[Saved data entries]
<<<<
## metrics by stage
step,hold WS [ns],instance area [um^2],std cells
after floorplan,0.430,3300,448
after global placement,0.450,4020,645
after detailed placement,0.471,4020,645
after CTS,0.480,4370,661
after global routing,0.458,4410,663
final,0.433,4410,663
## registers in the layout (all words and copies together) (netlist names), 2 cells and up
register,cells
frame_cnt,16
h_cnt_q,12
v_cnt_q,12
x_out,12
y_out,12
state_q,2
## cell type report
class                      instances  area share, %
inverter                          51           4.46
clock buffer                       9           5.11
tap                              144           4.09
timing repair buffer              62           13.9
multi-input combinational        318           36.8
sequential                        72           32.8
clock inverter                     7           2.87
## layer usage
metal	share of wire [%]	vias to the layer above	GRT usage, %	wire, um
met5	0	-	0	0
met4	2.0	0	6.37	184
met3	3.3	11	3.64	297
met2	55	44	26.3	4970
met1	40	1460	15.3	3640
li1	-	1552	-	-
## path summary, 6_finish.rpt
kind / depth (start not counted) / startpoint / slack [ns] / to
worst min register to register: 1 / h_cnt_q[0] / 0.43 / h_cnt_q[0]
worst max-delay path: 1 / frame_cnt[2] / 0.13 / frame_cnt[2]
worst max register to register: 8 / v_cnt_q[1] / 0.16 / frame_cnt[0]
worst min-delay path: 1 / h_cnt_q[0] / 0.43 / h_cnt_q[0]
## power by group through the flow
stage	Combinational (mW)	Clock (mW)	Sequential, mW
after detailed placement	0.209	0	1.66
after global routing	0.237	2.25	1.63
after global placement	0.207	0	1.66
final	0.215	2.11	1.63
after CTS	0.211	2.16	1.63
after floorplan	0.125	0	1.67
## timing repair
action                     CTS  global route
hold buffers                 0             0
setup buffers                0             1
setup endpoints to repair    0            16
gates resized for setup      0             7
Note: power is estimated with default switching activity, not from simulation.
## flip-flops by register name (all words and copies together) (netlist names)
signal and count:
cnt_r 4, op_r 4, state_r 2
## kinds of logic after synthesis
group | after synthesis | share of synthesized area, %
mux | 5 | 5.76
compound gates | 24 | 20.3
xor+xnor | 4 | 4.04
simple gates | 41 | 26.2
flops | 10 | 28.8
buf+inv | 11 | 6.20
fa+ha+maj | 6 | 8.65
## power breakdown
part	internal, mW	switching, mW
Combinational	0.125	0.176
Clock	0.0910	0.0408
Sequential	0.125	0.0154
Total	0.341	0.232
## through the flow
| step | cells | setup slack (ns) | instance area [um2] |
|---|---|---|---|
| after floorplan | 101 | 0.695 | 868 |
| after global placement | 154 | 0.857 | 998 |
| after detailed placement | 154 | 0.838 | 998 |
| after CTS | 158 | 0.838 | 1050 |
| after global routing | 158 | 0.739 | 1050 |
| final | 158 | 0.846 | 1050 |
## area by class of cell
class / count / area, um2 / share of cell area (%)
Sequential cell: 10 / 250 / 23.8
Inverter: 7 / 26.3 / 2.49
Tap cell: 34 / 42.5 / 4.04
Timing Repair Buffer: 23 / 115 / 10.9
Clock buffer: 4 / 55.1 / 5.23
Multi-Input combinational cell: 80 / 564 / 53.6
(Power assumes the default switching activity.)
## src/rtl/dma_xfer_ctrl.sv

```systemverilog
// Byte-wise memory-to-memory DMA controller: requests the bus, then moves
// byte_count bytes as READ/WRITE pairs between two incrementing pointers.
module dma_xfer_ctrl #(
    parameter int ADDR_W = 8
) (
    input  logic              clk,
    input  logic              rst,
    input  logic              start_i,
    input  logic [ADDR_W-1:0] src_addr_i,
    input  logic [ADDR_W-1:0] dst_addr_i,
    input  logic [7:0]        byte_count_i,
    input  logic              bus_grant_i,
    input  logic              mem_ready_i,
    output logic              bus_req_o,
    output logic [ADDR_W-1:0] addr_o,
    output logic              mem_rd_o,
    output logic              mem_wr_o,
    output logic              data_load_n_o,
    output logic              busy_o,
    output logic              done_o,
    output logic [7:0]        remaining_o
);

    typedef enum logic [2:0] {
        S_IDLE,
        S_REQ,
        S_READ,
        S_WRITE,
        S_NEXT,
        S_DONE
    } state_t;

    state_t            state_q, state_d;
    logic [ADDR_W-1:0] src_ptr_q, src_ptr_d;
    logic [ADDR_W-1:0] dst_ptr_q, dst_ptr_d;
    logic [ADDR_W-1:0] addr_q, addr_d;
    logic [7:0]        remaining_q, remaining_d;
    logic              bus_req_q;
    logic              mem_rd_q;
    logic              mem_wr_q;
    logic              busy_q;
    logic              done_q;

    // Next-state logic; addr is loaded only when entering READ or WRITE so it
    // holds its last value everywhere else.
    always_comb begin
        state_d     = state_q;
        src_ptr_d   = src_ptr_q;
        dst_ptr_d   = dst_ptr_q;
        remaining_d = remaining_q;
        addr_d      = addr_q;
        case (state_q)
            S_IDLE: begin
                if (start_i) begin
                    if (byte_count_i != 8'd0) begin
                        src_ptr_d   = src_addr_i;
                        dst_ptr_d   = dst_addr_i;
                        remaining_d = byte_count_i;
                        state_d     = S_REQ;
                    end else begin
                        state_d = S_DONE;
                    end
                end
            end
            S_REQ: begin
                if (bus_grant_i) begin
                    addr_d  = src_ptr_q;
                    state_d = S_READ;
                end
            end
            S_READ: begin
                if (mem_ready_i) begin
                    addr_d  = dst_ptr_q;
                    state_d = S_WRITE;
                end
            end
            S_WRITE: begin
                if (mem_ready_i) begin
                    state_d = S_NEXT;
                end
            end
            S_NEXT: begin
                src_ptr_d   = src_ptr_q + ADDR_W'(1);
                dst_ptr_d   = dst_ptr_q + ADDR_W'(1);
                remaining_d = remaining_q - 8'd1;
                if (remaining_q == 8'd1) begin
                    state_d = S_DONE;
                end else if (bus_grant_i) begin
                    addr_d  = src_ptr_q + ADDR_W'(1);
                    state_d = S_READ;
                end else begin
                    state_d = S_REQ;
                end
            end
            S_DONE: begin
                state_d = S_IDLE;
            end
            default: begin
                state_d = S_IDLE;
            end
        endcase
    end

    // Strobes are decoded from the next state so they line up with the state register.
    always_ff @(posedge clk or negedge rst) begin
        if (!rst) begin
            state_q     <= S_IDLE;
            src_ptr_q   <= '0;
            dst_ptr_q   <= '0;
            addr_q      <= '0;
            remaining_q <= 8'd0;
            bus_req_q   <= 1'b0;
            mem_rd_q    <= 1'b0;
            mem_wr_q    <= 1'b0;
            busy_q      <= 1'b0;
            done_q      <= 1'b0;
        end else begin
            state_q     <= state_d;
            src_ptr_q   <= src_ptr_d;
            dst_ptr_q   <= dst_ptr_d;
            addr_q      <= addr_d;
            remaining_q <= remaining_d;
            bus_req_q   <= (state_d == S_REQ) || (state_d == S_READ) ||
                           (state_d == S_WRITE) || (state_d == S_NEXT);
            mem_rd_q    <= (state_d == S_READ);
            mem_wr_q    <= (state_d == S_WRITE);
            busy_q      <= (state_d != S_IDLE);
            done_q      <= (state_d == S_DONE);
        end
    end

    assign bus_req_o     = bus_req_q;
    assign addr_o        = addr_q;
    assign mem_rd_o      = mem_rd_q;
    assign mem_wr_o      = mem_wr_q;
    assign busy_o        = busy_q;
    assign done_o        = done_q;
    assign remaining_o   = remaining_q;
    assign data_load_n_o = !((state_q == S_READ) && mem_ready_i);

endmodule

```
**src/rtl/portamento_sched_pkg.sv**
```systemverilog
// Shared constants for the portamento scheduler: slot timing, FSM encoding
// and the default pitch word width.
package portamento_sched_pkg;

  localparam int PORTA_DSZ  = 48;
  localparam int SLOT_LEN   = 4;
  localparam int SLOT_CNT_W = $clog2(SLOT_LEN);

  typedef enum logic [0:0] {
    IDLE  = 1'b0,
    SWEEP = 1'b1
  } sched_state_e;

endpackage

```
**src/rtl/portamento_sched_if.sv**
```systemverilog
// Update handshake and filter-side bus of the portamento scheduler.
// The host side drives updates and the enable; the scheduler side drives the filter.
interface portamento_sched_if
  import portamento_sched_pkg::*;
#(
  parameter int SEL_WIDTH = 2,
  parameter int DSZ       = PORTA_DSZ
);

  logic                 en;
  logic                 upd_req;
  logic [SEL_WIDTH-1:0] upd_unit;
  logic [DSZ-1:0]       upd_pitch;
  logic                 upd_ack;
  logic [SEL_WIDTH-1:0] unit;
  logic                 porta_tick;
  logic [DSZ-1:0]       pitch_out;
  logic                 sweep_done;
  logic                 overrun;

  modport master (
    output en, upd_req, upd_unit, upd_pitch,
    input  upd_ack, unit, porta_tick, pitch_out, sweep_done, overrun
  );

  modport slave (
    input  en, upd_req, upd_unit, upd_pitch,
    output upd_ack, unit, porta_tick, pitch_out, sweep_done, overrun
  );

endinterface

```
**src/rtl/portamento_sched_tick_prescaler.sv**
```systemverilog
// Free-running 0..PRESCALE-1 counter; tc is high for the single cycle the
// counter sits at its terminal value.
module tick_prescaler #(
  parameter int PRESCALE = 1000
) (
  input  logic clk,
  input  logic rst_n,
  output logic tc
);

  localparam int CNT_W = (PRESCALE > 1) ? $clog2(PRESCALE) : 1;
  localparam logic [CNT_W-1:0] LAST = CNT_W'(PRESCALE - 1);

  logic [CNT_W-1:0] count;

  always_ff @(posedge clk or negedge rst_n) begin
    if (!rst_n) begin
      count <= '0;
    end else if (count == LAST) begin
      count <= '0;
    end else begin
      count <= count + 1'b1;
    end
  end

  assign tc = (count == LAST);

endmodule

```
**src/rtl/portamento_sched.sv**
```systemverilog
// Time-multiplexes one shared portamento filter across NCOMAX+1 units: each
// prescaler request triggers a sweep of 4-cycle slots presenting unit/pitch/tick.
module portamento_sched
  import portamento_sched_pkg::*;
#(
  parameter int SEL_WIDTH = 2,
  parameter int NCOMAX    = 3,
  parameter int DSZ       = PORTA_DSZ,
  parameter int PRESCALE  = 1000
) (
  input logic clk,
  input logic rst_n,
  portamento_sched_if.slave bus
);

  localparam int NUNITS = NCOMAX + 1;
  localparam logic [SEL_WIDTH-1:0]  LAST_UNIT = SEL_WIDTH'(NCOMAX);
  localparam logic [SLOT_CNT_W-1:0] SLOT_LAST = SLOT_CNT_W'(SLOT_LEN - 1);

  sched_state_e          state;
  logic [SLOT_CNT_W-1:0] slot_cnt;
  logic [SEL_WIDTH-1:0]  unit_q;
  logic [SEL_WIDTH-1:0]  next_unit;
  logic [DSZ-1:0]        pitch_q;
  logic [DSZ-1:0]        next_pitch;
  logic                  tick_q;
  logic                  done_q;
  logic                  pending;
  logic                  overrun_q;
  logic                  tc;
  logic                  start;
  logic                  upd_hits_active;
  logic                  upd_accept;
  logic                  upd_write;

  logic [DSZ-1:0]    table_mem [NUNITS];
  logic [NUNITS-1:0] entry_valid;

  tick_prescaler #(
    .PRESCALE (PRESCALE)
  ) u_prescaler (
    .clk   (clk),
    .rst_n (rst_n),
    .tc    (tc)
  );

  assign start           = (state == IDLE) && bus.en && (pending || tc);
  assign upd_hits_active = (state == SWEEP) && (bus.upd_unit == unit_q);
  assign upd_accept      = bus.upd_req && !upd_hits_active;
  assign upd_write       = upd_accept && (int'(bus.upd_unit) <= NCOMAX);

  // Plain RAM without reset; entry_valid makes cleared entries read as zero.
  always_ff @(posedge clk) begin
    if (upd_write) begin
      table_mem[bus.upd_unit] <= bus.upd_pitch;
    end
  end

  always_ff @(posedge clk or negedge rst_n) begin
    if (!rst_n) begin
      entry_valid <= '0;
    end else if (upd_write) begin
      entry_valid[bus.upd_unit] <= 1'b1;
    end
  end

  // A write landing on the same edge that opens the unit's slot is forwarded,
  // so pitch_out always equals the table contents for the whole slot.
  assign next_unit = (state == IDLE) ? '0 : unit_q + 1'b1;

  always_comb begin
    next_pitch = '0;
    if (upd_write && (bus.upd_unit == next_unit)) begin
      next_pitch = bus.upd_pitch;
    end else if (entry_valid[next_unit]) begin
      next_pitch = table_mem[next_unit];
    end
  end

  always_ff @(posedge clk or negedge rst_n) begin
    if (!rst_n) begin
      state    <= IDLE;
      slot_cnt <= '0;
      unit_q   <= '0;
      pitch_q  <= '0;
      tick_q   <= 1'b0;
      done_q   <= 1'b0;
    end else begin
      tick_q <= 1'b0;
      done_q <= 1'b0;
      case (state)
        IDLE: begin
          if (start) begin
            state    <= SWEEP;
            slot_cnt <= '0;
            unit_q   <= next_unit;
            pitch_q  <= next_pitch;
            tick_q   <= 1'b1;
          end
        end
        SWEEP: begin
          if (slot_cnt != SLOT_LAST) begin
            slot_cnt <= slot_cnt + 1'b1;
          end else begin
            slot_cnt <= '0;
            if (unit_q == LAST_UNIT) begin
              state  <= IDLE;
              done_q <= 1'b1;
            end else begin
              unit_q  <= next_unit;
              pitch_q <= next_pitch;
              tick_q  <= 1'b1;
            end
          end
        end
        default: state <= IDLE;
      endcase
    end
  end

  // A start consumes the held request; a terminal count on that same edge
  // re-arms it instead of counting as an overrun.
  always_ff @(posedge clk or negedge rst_n) begin
    if (!rst_n) begin
      pending   <= 1'b0;
      overrun_q <= 1'b0;
    end else if (start) begin
      pending <= pending && tc;
    end else if (tc) begin
      pending <= 1'b1;
      if (pending) begin
        overrun_q <= 1'b1;
      end
    end
  end

  assign bus.upd_ack    = upd_accept;
  assign bus.unit       = unit_q;
  assign bus.pitch_out  = pitch_q;
  assign bus.porta_tick = tick_q;
  assign bus.sweep_done = done_q;
  assign bus.overrun    = overrun_q;

endmodule

```
**src/flat_wrapper.sv**
```systemverilog
// flat-port wrapper written by rule: the top's interface ports become plain ports
module portamento_sched_flat import portamento_sched_pkg::*;
#(
  parameter int SEL_WIDTH = 2,
  parameter int NCOMAX    = 3,
  parameter int DSZ       = PORTA_DSZ,
  parameter int PRESCALE  = 1000
)
  (clk, rst_n, bus_en, bus_upd_req, bus_upd_unit, bus_upd_pitch, bus_upd_ack, bus_unit, bus_porta_tick, bus_pitch_out, bus_sweep_done, bus_overrun);
  portamento_sched_if #(.SEL_WIDTH(SEL_WIDTH), .DSZ(DSZ)) bus_i ();
  input logic clk;
  input logic rst_n;
  input wire logic [$bits(bus_i.en)-1:0] bus_en;
  input wire logic [$bits(bus_i.upd_req)-1:0] bus_upd_req;
  input wire logic [$bits(bus_i.upd_unit)-1:0] bus_upd_unit;
  input wire logic [$bits(bus_i.upd_pitch)-1:0] bus_upd_pitch;
  output wire logic [$bits(bus_i.upd_ack)-1:0] bus_upd_ack;
  output wire logic [$bits(bus_i.unit)-1:0] bus_unit;
  output wire logic [$bits(bus_i.porta_tick)-1:0] bus_porta_tick;
  output wire logic [$bits(bus_i.pitch_out)-1:0] bus_pitch_out;
  output wire logic [$bits(bus_i.sweep_done)-1:0] bus_sweep_done;
  output wire logic [$bits(bus_i.overrun)-1:0] bus_overrun;
  assign bus_i.en = bus_en;
  assign bus_i.upd_req = bus_upd_req;
  assign bus_i.upd_unit = bus_upd_unit;
  assign bus_i.upd_pitch = bus_upd_pitch;
  assign bus_upd_ack = bus_i.upd_ack;
  assign bus_unit = bus_i.unit;
  assign bus_porta_tick = bus_i.porta_tick;
  assign bus_pitch_out = bus_i.pitch_out;
  assign bus_sweep_done = bus_i.sweep_done;
  assign bus_overrun = bus_i.overrun;
  portamento_sched #(.SEL_WIDTH(SEL_WIDTH), .NCOMAX(NCOMAX), .DSZ(DSZ), .PRESCALE(PRESCALE)) u_core (.clk(clk), .rst_n(rst_n), .bus(bus_i));
endmodule
```
**config.mk**
```make
export PLATFORM = sky130hd
export DESIGN_NAME = portamento_sched_flat
export DESIGN_NICKNAME = d
export VERILOG_FILES = /design/src/rtl/portamento_sched_pkg.sv /design/src/rtl/portamento_sched_if.sv /design/src/rtl/portamento_sched_tick_prescaler.sv /design/src/rtl/portamento_sched.sv /design/src/flat_wrapper.sv
export SDC_FILE = /design/constraint.sdc
export NUM_CORES = 1
export LEC_CHECK = 0
export BUFFER_PORTS_ARGS = -buffer_cell sky130_fd_sc_hd__buf_2
export CAP_MARGIN = 25
export CORE_MARGIN = 2
export CORE_UTILIZATION = 40
export CTS_BUF_LIST = sky130_fd_sc_hd__clkbuf_8
export DETAILED_ROUTE_END_ITERATION = 10
export PLACE_DENSITY = 0.68
export SKIP_CTS_REPAIR_TIMING = 1
export SYNTH_ARGS = -nofsm -noshare
export SYNTH_HDL_FRONTEND = slang
export SYNTH_HIERARCHICAL = 1
export SYNTH_SLANG_ARGS = --single-unit
```
**constraint.sdc**
```tcl
create_clock -name clk -period 6.3 [get_ports clk]
set_clock_uncertainty 0.05 [all_clocks]
set_input_delay 0.63 -clock clk [delete_from_list [all_inputs] [get_ports clk]]
set_output_delay 0.63 -clock clk [all_outputs]
set_load 0.01 [all_outputs]
```
; Word-level counts from Yosys, hierarchy flattened
; Memory sizes are Yosys's and may differ from the RTL's.
; Index checks and enable logic that the tools add are counted.
[word_totals]
mem_bits_rw = 192
out_inout_bits = 54
in_bits = 54
n_memories = 1
reg_bits = 71
[classes]
n_addsub = 3
n_lt_le_gt_ge = 3
n_bitwise = 3
n_reduce_logical = 12
n_mux = 32
n_eq_ne = 8
[memory_table]
columns = memory, depth, width, read_ports, rd_clocked_by_memory_dff, wr, line_no
row1 = u_core.table_mem, 4, 48, 1, 0, 1, portamento_sched.sv:36  ; logic [DSZ-1:0] table_mem [NUNITS];
[op_table]
columns = cell, n
row1 = 48-bit two-way mux, 5
row2 = 48-bit case mux with 2 select lines, 1
row3 = 1-bit two-way mux, 13
row4 = 2-bit two-way mux, 6
row5 = 10-bit by 1-bit adder with 10-bit output (second input constant), 1
row6 = 10-bit == test (second input constant), 1
row7 = 10-bit two-way mux, 1
row8 = 2-bit case mux with 2 select lines, 2
row9 = 1-bit logical AND, 7
row10 = 2-bit by 3-bit < comparator with 1-bit output (second input constant), 2
row11 = 2-bit inequality test (second input constant), 3
row12 = 3-bit AND reduction, 2
row13 = 2-bit by 1-bit adder with 2-bit output (second input constant), 2
row14 = 2-bit == test, 2
row15 = 4-bit bitwise OR, 1
row16 = 1-bit case mux with 2 select lines, 2
row17 = 1-bit binary-select mux with 2-bit select, 1
row18 = 1-bit demux with 2-bit select, 1
row19 = 2-bit == test (second input constant), 1
row20 = 2-bit by 1-bit >= comparator with 1-bit output (second input constant), 1
row21 = 2-bit by 1-bit inequality test with 1-bit output (second input constant), 1
row22 = 1-bit NOT, 2
row23 = 2-bit nonzero test, 1
row24 = 1-bit zero test, 1
row25 = 1-bit logical OR, 1

; Depth between registers and ports, before layout
[logic_depth]
word_depth = 9
mapped_depth = 12

; By module
; The synthesis kept the hierarchy.
[by_module_without_submodules]
columns = mod, cells_each, area_per_inst_um2, n_inst, seq_area_each_um2
row1 = portamento_sched, 691, 10002.1, 1, 7292.0
row2 = tick_prescaler, 42, 473.0, 1, 250.2

; Worst setup path after synthesis
; Ideal clock, no wire load.
[synth_timing]
path_type = in2reg
from = input port bus_upd_unit[1]
to = memory u_core/table_mem[0][0] (netlist bit) (enable)
required_time_ps = 5736
stages = 4
t_arrival_ps = 4386
setup_slack_ps = 1350
n_path_buf = 1
cell_sequence = buf_6 xor2_1 o31ai_4 nor3_1
[synth_between]
elab_chain_cells = 6
[synth_lines]
columns = item, line_no
row1 = "start, declared", flat_wrapper.sv:15  ; input wire logic [$bits(bus_i.upd_unit)-1:0] bus_upd_unit;
row2 = 2-bit == test, portamento_sched.sv:48  ; assign upd_hits_active = (state == SWEEP) && (bus.upd_unit == unit_q);
row3 = 1-bit logical AND, portamento_sched.sv:48
row4 = 1-bit zero test, portamento_sched.sv:49  ; assign upd_accept = bus.upd_req && !upd_hits_active;
row5 = 1-bit logical AND, portamento_sched.sv:49
row6 = 1-bit two-way mux, portamento_sched.sv:54  ; if (upd_write) begin
row7 = 1-bit two-way mux (not written as such), portamento_sched.sv:55  ; table_mem[bus.upd_unit] <= bus.upd_pitch;
row8 = "end, declared", portamento_sched.sv:36
; Several ways; a longest one is shown, not always the timed one.

; Worst setup path after layout
[layout_timing]
from = register u_core.u_prescaler.count[0]
to = register u_core.pitch_q[43], in the netlist u_core/bus.pitch_out[43]
[layout_between]
elab_chain_cells = 5
[layout_lines]
columns = item, line_no
row1 = "start, declared", portamento_sched_tick_prescaler.sv:14  ; logic [CNT_W-1:0] count;
row2 = "start signal, assigned", portamento_sched_tick_prescaler.sv:22  ; count <= count + 1'b1;
row3 = 10-bit == test, portamento_sched_tick_prescaler.sv:26  ; assign tc = (count == LAST);
row4 = named net u_core.tc, portamento_sched.sv:30  ; logic tc;
row5 = 1-bit logical OR, portamento_sched.sv:47  ; assign start = (state == IDLE) && bus.en && (pending || tc);
row6 = 1-bit logical AND, portamento_sched.sv:47
row7 = 2-bit by 1-bit inequality test with 1-bit output (no source line), -
row8 = 3-bit AND reduction (no source line), -
row9 = "end signal, assigned", portamento_sched.sv:97  ; pitch_q <= next_pitch;
row10 = "end signal, assigned", portamento_sched.sv:111  ; pitch_q <= next_pitch;
row11 = "end, declared", portamento_sched.sv:24  ; logic [DSZ-1:0] pitch_q;
; The timed path passes the listed nets, and every way through them passes these cells.
; A chain may end at the register's enable or synchronous reset.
>>>>
Assigned task
Reproduce only the lines above, starting at the line with "after CTS,0.480,4370,661" and ending at the line with "kind / depth", exactly as written.

Solution below
after CTS,0.480,4370,661
after global routing,0.458,4410,663
final,0.433,4410,663
## registers in the layout (all words and copies together) (netlist names), 2 cells and up
register,cells
frame_cnt,16
h_cnt_q,12
v_cnt_q,12
x_out,12
y_out,12
state_q,2
## cell type report
class                      instances  area share, %
inverter                          51           4.46
clock buffer                       9           5.11
tap                              144           4.09
timing repair buffer              62           13.9
multi-input combinational        318           36.8
sequential                        72           32.8
clock inverter                     7           2.87
## layer usage
metal	share of wire [%]	vias to the layer above	GRT usage, %	wire, um
met5	0	-	0	0
met4	2.0	0	6.37	184
met3	3.3	11	3.64	297
met2	55	44	26.3	4970
met1	40	1460	15.3	3640
li1	-	1552	-	-
## path summary, 6_finish.rpt
kind / depth (start not counted) / startpoint / slack [ns] / to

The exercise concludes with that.